- [What you have to do] Locate every line below that contains the word "localparam" and copy it.

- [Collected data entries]
★ ★ ★ ★ ★ ★ ★
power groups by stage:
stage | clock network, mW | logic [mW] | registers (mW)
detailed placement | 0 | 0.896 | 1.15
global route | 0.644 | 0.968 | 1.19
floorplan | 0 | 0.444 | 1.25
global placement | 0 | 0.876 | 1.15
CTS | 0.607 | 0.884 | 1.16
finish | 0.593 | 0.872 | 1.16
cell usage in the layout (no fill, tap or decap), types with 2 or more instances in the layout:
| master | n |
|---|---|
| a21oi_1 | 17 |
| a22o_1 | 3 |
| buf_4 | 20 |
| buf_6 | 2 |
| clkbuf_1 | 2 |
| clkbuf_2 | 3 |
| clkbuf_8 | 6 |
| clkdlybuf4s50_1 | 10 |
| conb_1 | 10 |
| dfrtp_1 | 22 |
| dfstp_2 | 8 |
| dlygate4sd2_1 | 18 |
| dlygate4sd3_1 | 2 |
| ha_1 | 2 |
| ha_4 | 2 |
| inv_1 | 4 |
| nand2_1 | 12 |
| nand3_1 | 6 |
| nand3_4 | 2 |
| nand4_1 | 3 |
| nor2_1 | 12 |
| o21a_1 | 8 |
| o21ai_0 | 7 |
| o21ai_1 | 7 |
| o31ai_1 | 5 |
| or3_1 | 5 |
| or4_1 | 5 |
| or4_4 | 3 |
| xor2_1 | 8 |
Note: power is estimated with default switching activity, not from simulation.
<file path="config.mk">
export PLATFORM = sky130hd
export DESIGN_NAME = hamming_rx_sequencer
export DESIGN_NICKNAME = d
export VERILOG_FILES = /design/src/rtl/hamming_rx_sequencer_pkg.sv /design/src/rtl/rx_sync2.sv /design/src/rtl/hamming_rx_sequencer.sv
export SDC_FILE = /design/constraint.sdc
export NUM_CORES = 1
export LEC_CHECK = 0
export CAP_MARGIN = 0
export CELL_PAD_IN_SITES_DETAIL_PLACEMENT = 1
export CELL_PAD_IN_SITES_GLOBAL_PLACEMENT = 1
export CORE_MARGIN = 10
export CORE_UTILIZATION = 40
export CTS_BUF_LIST = sky130_fd_sc_hd__clkbuf_8
export DETAILED_ROUTE_END_ITERATION = 10
export HOLD_SLACK_MARGIN = 0.02
export PLACE_DENSITY = 0.83
export SLEW_MARGIN = 20
export SYNTH_ARGS = -nofsm -noshare
export SYNTH_HDL_FRONTEND = slang
export SYNTH_HIERARCHICAL = 1
export SYNTH_SLANG_ARGS = --single-unit
</file>
<file path="constraint.sdc">
create_clock -name clk -period 1.64 [get_ports clk]
set_input_delay 0.328 -clock clk [delete_from_list [all_inputs] [get_ports clk]]
set_output_delay 0.328 -clock clk [all_outputs]
set_load 0.05 [all_outputs]
</file>
==> src/rtl/atm_pkg.sv <==
// Shared types and constants for the deposit ledger.
//   state_e   : ledger FSM states
//   ERR_*     : err_code values reported with a rejected deposit
package atm_pkg;

    typedef enum logic [2:0] {
        IDLE   = 3'd0,
        READY  = 3'd1,
        CHECK  = 3'd2,
        COMMIT = 3'd3,
        HOLD   = 3'd4
    } state_e;

    localparam logic [1:0] ERR_ZERO  = 2'd0;
    localparam logic [1:0] ERR_LIMIT = 2'd1;
    localparam logic [1:0] ERR_COUNT = 2'd2;
    localparam logic [1:0] ERR_OVF   = 2'd3;

endpackage

==> src/rtl/deposit_ledger_if.sv <==
// Session/deposit bus between the front-end (master) and the ledger (slave).
//   session_start/session_end : session control pulses
//   balance_in                : opening balance
//   dep_en/dep_amt            : deposit request level and amount
//   count_up/err/err_code     : result pulses and rejection reason
//   balance/dep_cnt           : running balance and committed deposit count
//   busy/active               : FSM status
interface deposit_ledger_if #(
    parameter int unsigned AMT_W = 16,
    parameter int unsigned BAL_W = 24,
    parameter int unsigned CNT_W = 4
);
    logic             session_start;
    logic             session_end;
    logic [BAL_W-1:0] balance_in;
    logic             dep_en;
    logic [AMT_W-1:0] dep_amt;
    logic             count_up;
    logic [BAL_W-1:0] balance;
    logic [CNT_W-1:0] dep_cnt;
    logic             busy;
    logic             active;
    logic             err;
    logic [1:0]       err_code;

    modport master (
        output session_start, session_end, balance_in, dep_en, dep_amt,
        input  count_up, balance, dep_cnt, busy, active, err, err_code
    );

    modport slave (
        input  session_start, session_end, balance_in, dep_en, dep_amt,
        output count_up, balance, dep_cnt, busy, active, err, err_code
    );

endinterface

==> src/rtl/rise_detect.sv <==
// Rising-edge detector with synchronous active-high reset.
//   clk  : clock
//   res  : synchronous reset, clears the history flop
//   d    : level input
//   rise : d high now and low on the previous cycle
module rise_detect (
    input  logic clk,
    input  logic res,
    input  logic d,
    output logic rise
);

    logic d_q;

    always_ff @(posedge clk) begin
        if (res) begin
            d_q <= 1'b0;
        end else begin
            d_q <= d;
        end
    end

    assign rise = d & ~d_q;

endmodule

==> src/rtl/deposit_ledger.sv <==
// Per-session deposit ledger: loads an opening balance, validates edge-triggered deposits
// against amount, count and overflow limits, and commits accepted ones to the balance.
//   clk : clock, all state on posedge
//   res : synchronous active-high reset
//   bus : deposit_ledger_if slave (session control, deposit request, results, status)
module deposit_ledger
    import atm_pkg::*;
#(
    parameter int unsigned AMT_W   = 16,
    parameter int unsigned BAL_W   = 24,
    parameter int unsigned MAX_DEP = 10000,
    parameter int unsigned MAX_TXN = 8
) (
    input logic              clk,
    input logic              res,
    deposit_ledger_if.slave  bus
);

    localparam int unsigned CNT_W = $clog2(MAX_TXN + 1);

    state_e           state_q, state_d;
    logic [BAL_W-1:0] balance_q, balance_d;
    logic [CNT_W-1:0] cnt_q, cnt_d;
    logic [AMT_W-1:0] amt_q, amt_d;
    logic             end_pend_q, end_pend_d;
    logic             count_up_q, count_up_d;
    logic             err_q, err_d;
    logic [1:0]       err_code_q, err_code_d;
    logic             rise;
    logic [BAL_W:0]   sum;

    rise_detect u_rise_detect (
        .clk  (clk),
        .res  (res),
        .d    (bus.dep_en),
        .rise (rise)
    );

    // One extra bit so an overflowing deposit is caught instead of wrapping.
    assign sum = {1'b0, balance_q} + (BAL_W+1)'(amt_q);

    always_ff @(posedge clk) begin
        if (res) begin
            state_q    <= IDLE;
            balance_q  <= '0;
            cnt_q      <= '0;
            amt_q      <= '0;
            end_pend_q <= 1'b0;
            count_up_q <= 1'b0;
            err_q      <= 1'b0;
            err_code_q <= ERR_ZERO;
        end else begin
            state_q    <= state_d;
            balance_q  <= balance_d;
            cnt_q      <= cnt_d;
            amt_q      <= amt_d;
            end_pend_q <= end_pend_d;
            count_up_q <= count_up_d;
            err_q      <= err_d;
            err_code_q <= err_code_d;
        end
    end

    always_comb begin
        state_d    = state_q;
        balance_d  = balance_q;
        cnt_d      = cnt_q;
        amt_d      = amt_q;
        end_pend_d = end_pend_q;
        count_up_d = 1'b0;
        err_d      = 1'b0;
        err_code_d = err_code_q;

        unique case (state_q)
            IDLE: begin
                end_pend_d = 1'b0;
                if (bus.session_start) begin
                    balance_d = bus.balance_in;
                    cnt_d     = '0;
                    state_d   = READY;
                end
            end
            READY: begin
                // Closing the session wins over a simultaneous deposit request.
                if (bus.session_end) begin
                    state_d = IDLE;
                end else if (rise) begin
                    amt_d   = bus.dep_amt;
                    state_d = CHECK;
                end
            end
            CHECK: begin
                if (bus.session_end) begin
                    end_pend_d = 1'b1;
                end
                state_d = HOLD;
                err_d   = 1'b1;
                if (amt_q == '0) begin
                    err_code_d = ERR_ZERO;
                end else if (amt_q > AMT_W'(MAX_DEP)) begin
                    err_code_d = ERR_LIMIT;
                end else if (cnt_q == CNT_W'(MAX_TXN)) begin
                    err_code_d = ERR_COUNT;
                end else if (sum[BAL_W]) begin
                    err_code_d = ERR_OVF;
                end else begin
                    err_d   = 1'b0;
                    state_d = COMMIT;
                end
            end
            COMMIT: begin
                if (bus.session_end) begin
                    end_pend_d = 1'b1;
                end
                balance_d  = sum[BAL_W-1:0];
                cnt_d      = cnt_q + CNT_W'(1);
                count_up_d = 1'b1;
                state_d    = HOLD;
            end
            HOLD: begin
                if (bus.session_end || end_pend_q) begin
                    end_pend_d = 1'b0;
                    state_d    = IDLE;
                end else if (!bus.dep_en) begin
                    state_d = READY;
                end
            end
            default: begin
                end_pend_d = 1'b0;
                state_d    = IDLE;
            end
        endcase
    end

    assign bus.count_up = count_up_q;
    assign bus.balance  = balance_q;
    assign bus.dep_cnt  = cnt_q;
    assign bus.err      = err_q;
    assign bus.err_code = err_code_q;
    assign bus.busy     = (state_q == CHECK) || (state_q == COMMIT);
    assign bus.active   = (state_q != IDLE);

endmodule
==> src/flat_wrapper.sv <==
// flat-port wrapper written by rule: the top's interface ports become plain ports
module deposit_ledger_flat import atm_pkg::*;
#(
    parameter int unsigned AMT_W   = 16,
    parameter int unsigned BAL_W   = 24,
    parameter int unsigned MAX_DEP = 10000,
    parameter int unsigned MAX_TXN = 8
)
  (clk, res, bus_session_start, bus_session_end, bus_balance_in, bus_dep_en, bus_dep_amt, bus_count_up, bus_balance, bus_dep_cnt, bus_busy, bus_active, bus_err, bus_err_code);
  deposit_ledger_if #(.AMT_W(AMT_W), .BAL_W(BAL_W)) bus_i ();
  input logic clk;
  input logic res;
  input wire logic [$bits(bus_i.session_start)-1:0] bus_session_start;
  input wire logic [$bits(bus_i.session_end)-1:0] bus_session_end;
  input wire logic [$bits(bus_i.balance_in)-1:0] bus_balance_in;
  input wire logic [$bits(bus_i.dep_en)-1:0] bus_dep_en;
  input wire logic [$bits(bus_i.dep_amt)-1:0] bus_dep_amt;
  output wire logic [$bits(bus_i.count_up)-1:0] bus_count_up;
  output wire logic [$bits(bus_i.balance)-1:0] bus_balance;
  output wire logic [$bits(bus_i.dep_cnt)-1:0] bus_dep_cnt;
  output wire logic [$bits(bus_i.busy)-1:0] bus_busy;
  output wire logic [$bits(bus_i.active)-1:0] bus_active;
  output wire logic [$bits(bus_i.err)-1:0] bus_err;
  output wire logic [$bits(bus_i.err_code)-1:0] bus_err_code;
  assign bus_i.session_start = bus_session_start;
  assign bus_i.session_end = bus_session_end;
  assign bus_i.balance_in = bus_balance_in;
  assign bus_i.dep_en = bus_dep_en;
  assign bus_i.dep_amt = bus_dep_amt;
  assign bus_count_up = bus_i.count_up;
  assign bus_balance = bus_i.balance;
  assign bus_dep_cnt = bus_i.dep_cnt;
  assign bus_busy = bus_i.busy;
  assign bus_active = bus_i.active;
  assign bus_err = bus_i.err;
  assign bus_err_code = bus_i.err_code;
  deposit_ledger #(.AMT_W(AMT_W), .BAL_W(BAL_W), .MAX_DEP(MAX_DEP), .MAX_TXN(MAX_TXN)) u_core (.clk(clk), .res(res), .bus(bus_i));
endmodule
==> config.mk <==
export PLATFORM = sky130hd
export DESIGN_NAME = deposit_ledger_flat
export DESIGN_NICKNAME = d
export VERILOG_FILES = /design/src/rtl/atm_pkg.sv /design/src/rtl/deposit_ledger_if.sv /design/src/rtl/rise_detect.sv /design/src/rtl/deposit_ledger.sv /design/src/flat_wrapper.sv
export SDC_FILE = /design/constraint.sdc
export NUM_CORES = 1
export LEC_CHECK = 0
export ABC_AREA = 1
export CORE_MARGIN = 2
export CORE_UTILIZATION = 43
export DETAILED_ROUTE_END_ITERATION = 16
export PLACE_DENSITY = 0.68
export SLEW_MARGIN = 15
export SYNTH_ARGS = -nofsm -noshare
export SYNTH_HDL_FRONTEND = slang
export SYNTH_HIERARCHICAL = 1
export SYNTH_SLANG_ARGS = --single-unit
==> constraint.sdc <==
create_clock -name clk -period 2.16 [get_ports clk]
set_input_delay 0.324 -clock clk [delete_from_list [all_inputs] [get_ports clk]]
set_output_delay 0.324 -clock clk [all_outputs]
set_load 0.01 [all_outputs]
### Yosys cells after proc, flatten, opt, wreduce, memory -nomap -nowiden

Cells that the tools add are included.

* output and inout bits: 34
* input port bits: 45
* register bits: 53
* word-level logic and storage cells: 67

* eq/ne operators: 10
* muxes and demuxes: 26
* reductions and logical operators: 14
* magnitude comparators: 1
* add/subtract/negate cells: 2
* bitwise logic cells: 5

Operators by type and width (number)
* 24-bit one-hot mux with 2 select lines: 1
* 3-bit 2-to-1 mux: 9
* 24-bit by 16-bit adder with 25-bit output: 1
* 24-bit 2-to-1 mux: 1
* 16-bit by 14-bit > comparator with 1-bit output, second input constant: 1
* 16-bit zero test: 1
* 3-bit one-hot mux with 5 select lines: 1
* 3-bit AND reduction: 3
* 2-bit 2-to-1 mux: 4
* 4-bit one-hot mux with 2 select lines: 1
* 1-bit 2-to-1 mux: 7
* 3-bit by 2-bit equality test with 1-bit output, second input constant: 2
* 3-bit by 2-bit inequality test with 1-bit output, second input constant: 2
* 4-bit by 1-bit adder with 4-bit output, second input constant: 1
* 4-bit equality test, second input constant: 1
* 4-bit 2-to-1 mux: 1
* 2-bit by 1-bit inequality test with 1-bit output, second input constant: 2
* 1-bit NOT: 4
* 2-bit AND reduction: 2
* 4-bit nonzero test: 1
* 2-bit OR reduction: 2
* 3-bit by 1-bit equality test with 1-bit output, second input constant: 1
* 3-bit equality test, second input constant: 1
* 3-bit zero test: 1
* 6 further kinds: 7

### Longest topological paths before layout

* depth after elaboration: 6
* depth in mapped cells: 14
* gate-level depth less buffers: 14

### Modules after synthesis

The synthesis kept the hierarchy.

Modules (own cells, without submodules)
* deposit_ledger: area an instance 3647.2 µm², instances 1, sequential area each 1041.0 µm², cells each 614
* rise_detect: area an instance 31.3 µm², instances 1, sequential area each 20.0 µm², cells each 4

### Least setup slack after synthesis

No wires, ideal clock.

* path kind: reg-to-reg
* from: register u_core.balance_q[0], in the netlist u_core/bus.balance[0]
* to: register u_core.state_q[2]
* data arrival time: 1.828 ns
* clock period less this slack: 1.938 ns
* library setup time: 0.110 ns
* slack: 0.222 ns
* data required time: 2.050 ns
* cell stages (with the launch flop): 13
* path buffers: 0
* cells stage by stage: dfxtp_1 ha_1 fa_1 nand2_1 nand2_1 nand3_1 nand2_1 nand2_1 nand3_1 o21ai_1 nand3_1 nand2_1 inv_1

* word-level cells in the longest chain between the ends: 6

RTL lines
* from (decl): RTL line deposit_ledger.sv:22 `logic [BAL_W-1:0] balance_q, balance_d;`
* from (signal assigned): RTL line deposit_ledger.sv:54 `balance_q <= balance_d;`
* 24-bit by 16-bit adder with 25-bit output: RTL line deposit_ledger.sv:40 `assign sum = {1'b0, balance_q} + (BAL_W+1)'(amt_q);`
* 3-bit 2-to-1 mux: RTL line deposit_ledger.sv:104 `end else if (sum[BAL_W]) begin`
* 3-bit 2-to-1 mux: RTL line deposit_ledger.sv:102 `end else if (cnt_q == CNT_W'(MAX_TXN)) begin`
* 3-bit 2-to-1 mux: RTL line deposit_ledger.sv:100 `end else if (amt_q > AMT_W'(MAX_DEP)) begin`
* 3-bit 2-to-1 mux: RTL line deposit_ledger.sv:98 `if (amt_q == '0) begin`
* 3-bit one-hot mux with 5 select lines: RTL line deposit_ledger.sv:74 `unique case (state_q)`
* to (signal assigned): RTL line deposit_ledger.sv:53 `state_q <= state_d;`
* to (decl): RTL line deposit_ledger.sv:21 `state_e state_q, state_d;`

No other way between the ends.
A chain may end at the register's enable or synchronous reset.

### Final worst setup path

* from: register u_core.balance_q[0], in the netlist u_core/bus.balance[0]
* to: register u_core.balance_q[18], in the netlist u_core/bus.balance[18]

* word-level cells in the longest chain between the ends: 2

RTL lines (RTL line)
* 24-bit by 16-bit adder with 25-bit output: deposit_ledger.sv:40
* 24-bit one-hot mux with 2 select lines: deposit_ledger.sv:74

No other way between the ends.

==> results_dict.tcl <==
set metrics [dict create \
    yosys_warnings 6 \
    path_clk_slew_ns 0.10 \
    seq_area_frac_synth_pct 28.84 \
    wirelength_um 10160 \
    synth.largest_area_cell "dfxtp_1" \
    grt_max_degree 36 \
    cts_buffers 5 \
    postCtsSetupBuffers 0 \
    area_delta_synth_final_pct 27.65 \
    avgSynthCellArea_um2 5.952 \
    dieArea_mm2 0.009310 \
    slew-limit-headroom_pct 58.03 \
    syn_inst 618 \
    hold_viol_final 0 \
    num-fill-cells 824 \
    max_freq_mhz 498.7 \
    max_stage_delay_ns 0.38 \
    synthTopCellsByArea "dfxtp_1 (29%), nand2_1 (19%), nor2_1 (12%), inv_1 (7.6%), ha_1 (6.1%)" \
    worst_clock_skew_ns 0.004677 \
    grt_overflow_total 0 \
    crit_path_max_fanout 4 \
    core-area_mm2 0.008258 \
    power.density_mw_per_mm2 537.1 \
    layout-drive-gt1-share_pct 4.191 \
    drc 0 \
    async_flop_share_pct 0 \
    io_pins 79 \
    grt_pass1_vias 3607 \
    clkLatencyLatePin_ns 0.31 \
    grtUsageTotal_pct 22.66 \
    critPathTopFamily "simple AND/OR/NAND/NOR gates" \
    ys_types 34 \
    ys_dominant_reg_cell "dfxtp_1" \
    grt_pass1_wl_um 16440 \
    netlist.area_leader.share_pct 28.84 \
    dieHeight_um 96.49 \
    syn_area_mm2 0.003679 \
    cts_max_path_buffers 2 \
    dr.pass1.iters 5 \
    min_period_ns 2.005 \
    dp_cells 790 \
    antenna_found_initial 0 \
    stdcell_count 797 \
    avgViaCountPerCell 4.960 \
    root_buffer "clkbuf_8" \
    peakVddDrop_uv 328.4 \
    path_class "reg2reg" \
    synth_edf_count 0 \
    finalMaxSlewViolations 0 \
    cts_tree "done" \
    cp-end-kind "flip-flop" \
    leakagePower_nw 2.129 \
    worst_pin_slew_ns 0.6248 \
    nets 756 \
    rows 33 \
    cts.sinks 53 \
    die_w_um 96.49 \
    crit_buf_inv 0 \
    cp_slowest_cell "fa_1" \
    setup_viol 0 \
    outcome "complete, no violations" \
    io_buffers 78 \
    worstPathArrival_ns 2.20 \
    place_hpwl_um 7843 \
    cp_cell_sequence "ha_2, fa_1, nand2_1, nand2_1, nand3_1, nand2_1, nand2_1, nand2_1, nand2_1, nand2_1, nand2_1, nand3_1, nand2_1, a21oi_1" \
    num_vias 3953 \
    initial_core_util_pct 44.55 \
    hold_path.class "reg2reg" \
    grt_setup_unrepaired "false" \
    min_period_over_period_pct 92.84 \
    n_antenna_cell 0 \
    drv_cap 0 \
    drt_iter0_markers 173 \
    synth_seq_cells 53 \
    ant_nets 0 \
    cpMostUsedCell "nand2_1" \
    h-tree-depth 2 \
    crit_required_ns 2.35 \
    gp_congestion 0.9377 \
    wl_per_cell_um 12.75 \
    cp-start-kind "flip-flop" \
    setup_tns_ns 0 \
    synth_nets 682 \
]
## logic make-up after synthesis
logic type | Yosys count | synth area share, %
AOI/OAI and AO/OA | 83 | 12.11
xor gates and xnor gates | 9 | 2.143
adders and majority gates | 19 | 6.667
buffers and inverters | 95 | 10.48
DFF | 53 | 28.84
and+or+nand+nor | 359 | 39.76
## worst paths after layout
kind / from / end / slack (ns) / depth (start not counted)
setup / recovery: u_core/bus.balance[0] / u_core/bus.balance[18] / 0.15 / 14
hold / removal: u_core/bus.err_code[1] / u_core/bus.err_code[1] / 0.47 / 2
setup reg to reg: u_core/bus.balance[0] / u_core/bus.balance[18] / 0.15 / 14
hold reg to reg: u_core/bus.err_code[1] / u_core/bus.err_code[1] / 0.47 / 2
## layout by cell type (no fill, tap or decap), types with 2 or more instances in the layout
cell	synthesis	final
nor2_2	1	2
clkdlybuf4s50_1	0	78
nand2_1	183	180
nand2_2	0	3
nand4_1	8	8
buf_4	0	5
nor3_1	7	7
nor2_1	117	116
xor2_1	8	8
inv_2	4	4
nand3_1	34	33
nand3b_1	3	3
clkbuf_8	0	5
dfxtp_1	53	53
o21ai_0	24	23
a21oi_1	38	38
inv_1	74	74
a31oi_1	3	3
ha_1	18	17
o21ai_1	10	10
nor4_1	2	2
## power by group
| group | total [mW] | leakage, nW | internal [mW] | switching (mW) |
|---|---|---|---|---|
| registers | 1.13 | 0.433 | 1.05 | 0.0849 |
| clock network | 0.669 | 0.0540 | 0.338 | 0.332 |
| logic | 0.718 | 1.64 | 0.334 | 0.384 |
| total | 2.52 | 2.13 | 1.72 | 0.801 |
## through the flow
stage          instance area, um2  utilization, %  worst slack (ns)  power [mW]  hold WS (ns)
2_1_floorplan                3679               -            0.2222       1.560        0.3964
3_3_place_gp                 4556           55.17           0.09202       1.845        0.4604
3_5_place_dp                 4556           55.17           0.03042       1.859        0.4596
4_1_cts                      4659           56.42           0.02945       2.530        0.4758
5_1_grt                      4696           56.86          0.006495       2.671        0.5171
6_report                     4696           56.86            0.1546       2.522        0.4726
## layout make-up
class	count	area [um2]	share of cell area (%)
Clock buffer	5	68.82	1.465
Clock inverter	2	35.03	0.7461
Inverter	78	292.8	6.235
Multi-Input combinational cell	470	2268	48.31
Sequential cell	53	1061	22.60
Tap cell	105	131.4	2.798
Timing Repair Buffer	84	838.3	17.85
## timing repair
item,CTS,global route
resized for setup,0,10
setup endpoints to repair,0,9
hold buffers,0,0
## state kept, by name, indices dropped and copies added (netlist names)
register / flops
u_core/end_pend_q: 1
u_core/amt_q: 16
u_core/bus.dep_cnt: 4
u_core/bus.balance: 24
u_core/state_q: 3
u_core/u_rise_detect/d_q: 1
u_core/bus.err: 1
u_core/bus.count_up: 1
u_core/bus.err_code: 2
## worst reg2reg max path: cells and delay by family, from the launching register on
| kind | cells | cell delay [ns] |
|---|---|---|
| compound gates | 1 | 0.05 |
| simple gates | 11 | 0.93 |
| flops | 1 | 0.34 |
| fa+ha+maj | 2 | 0.59 |
## cell usage after synthesis, types with 4 or more instances
cell / number
nor2_1: 117
dfxtp_1: 53
o21ai_1: 10
xor2_1: 8
inv_1: 74
clkbuf_1: 9
nor3_1: 7
ha_1: 18
nand3_1: 34
inv_2: 4
o21ai_0: 24
nand4_1: 8
a21oi_1: 38
buf_2: 5
nand2_1: 183
## routing by layer
layer  share of wire [%]  vias to the layer above  track usage, %
li1                    -                     2100               -
met1                  47                     1704           29.82
met2                  46                      130           38.25
met3                 5.2                       19           3.258
met4                 2.1                        0           7.277
met5                   0                        -               0
(Power assumes the default switching activity.)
★ ★ ★ ★ ★ ★ ★
- [Answer box]
    localparam logic [1:0] ERR_ZERO  = 2'd0;
    localparam logic [1:0] ERR_LIMIT = 2'd1;
    localparam logic [1:0] ERR_COUNT = 2'd2;
    localparam logic [1:0] ERR_OVF   = 2'd3;
    localparam int unsigned CNT_W = $clog2(MAX_TXN + 1);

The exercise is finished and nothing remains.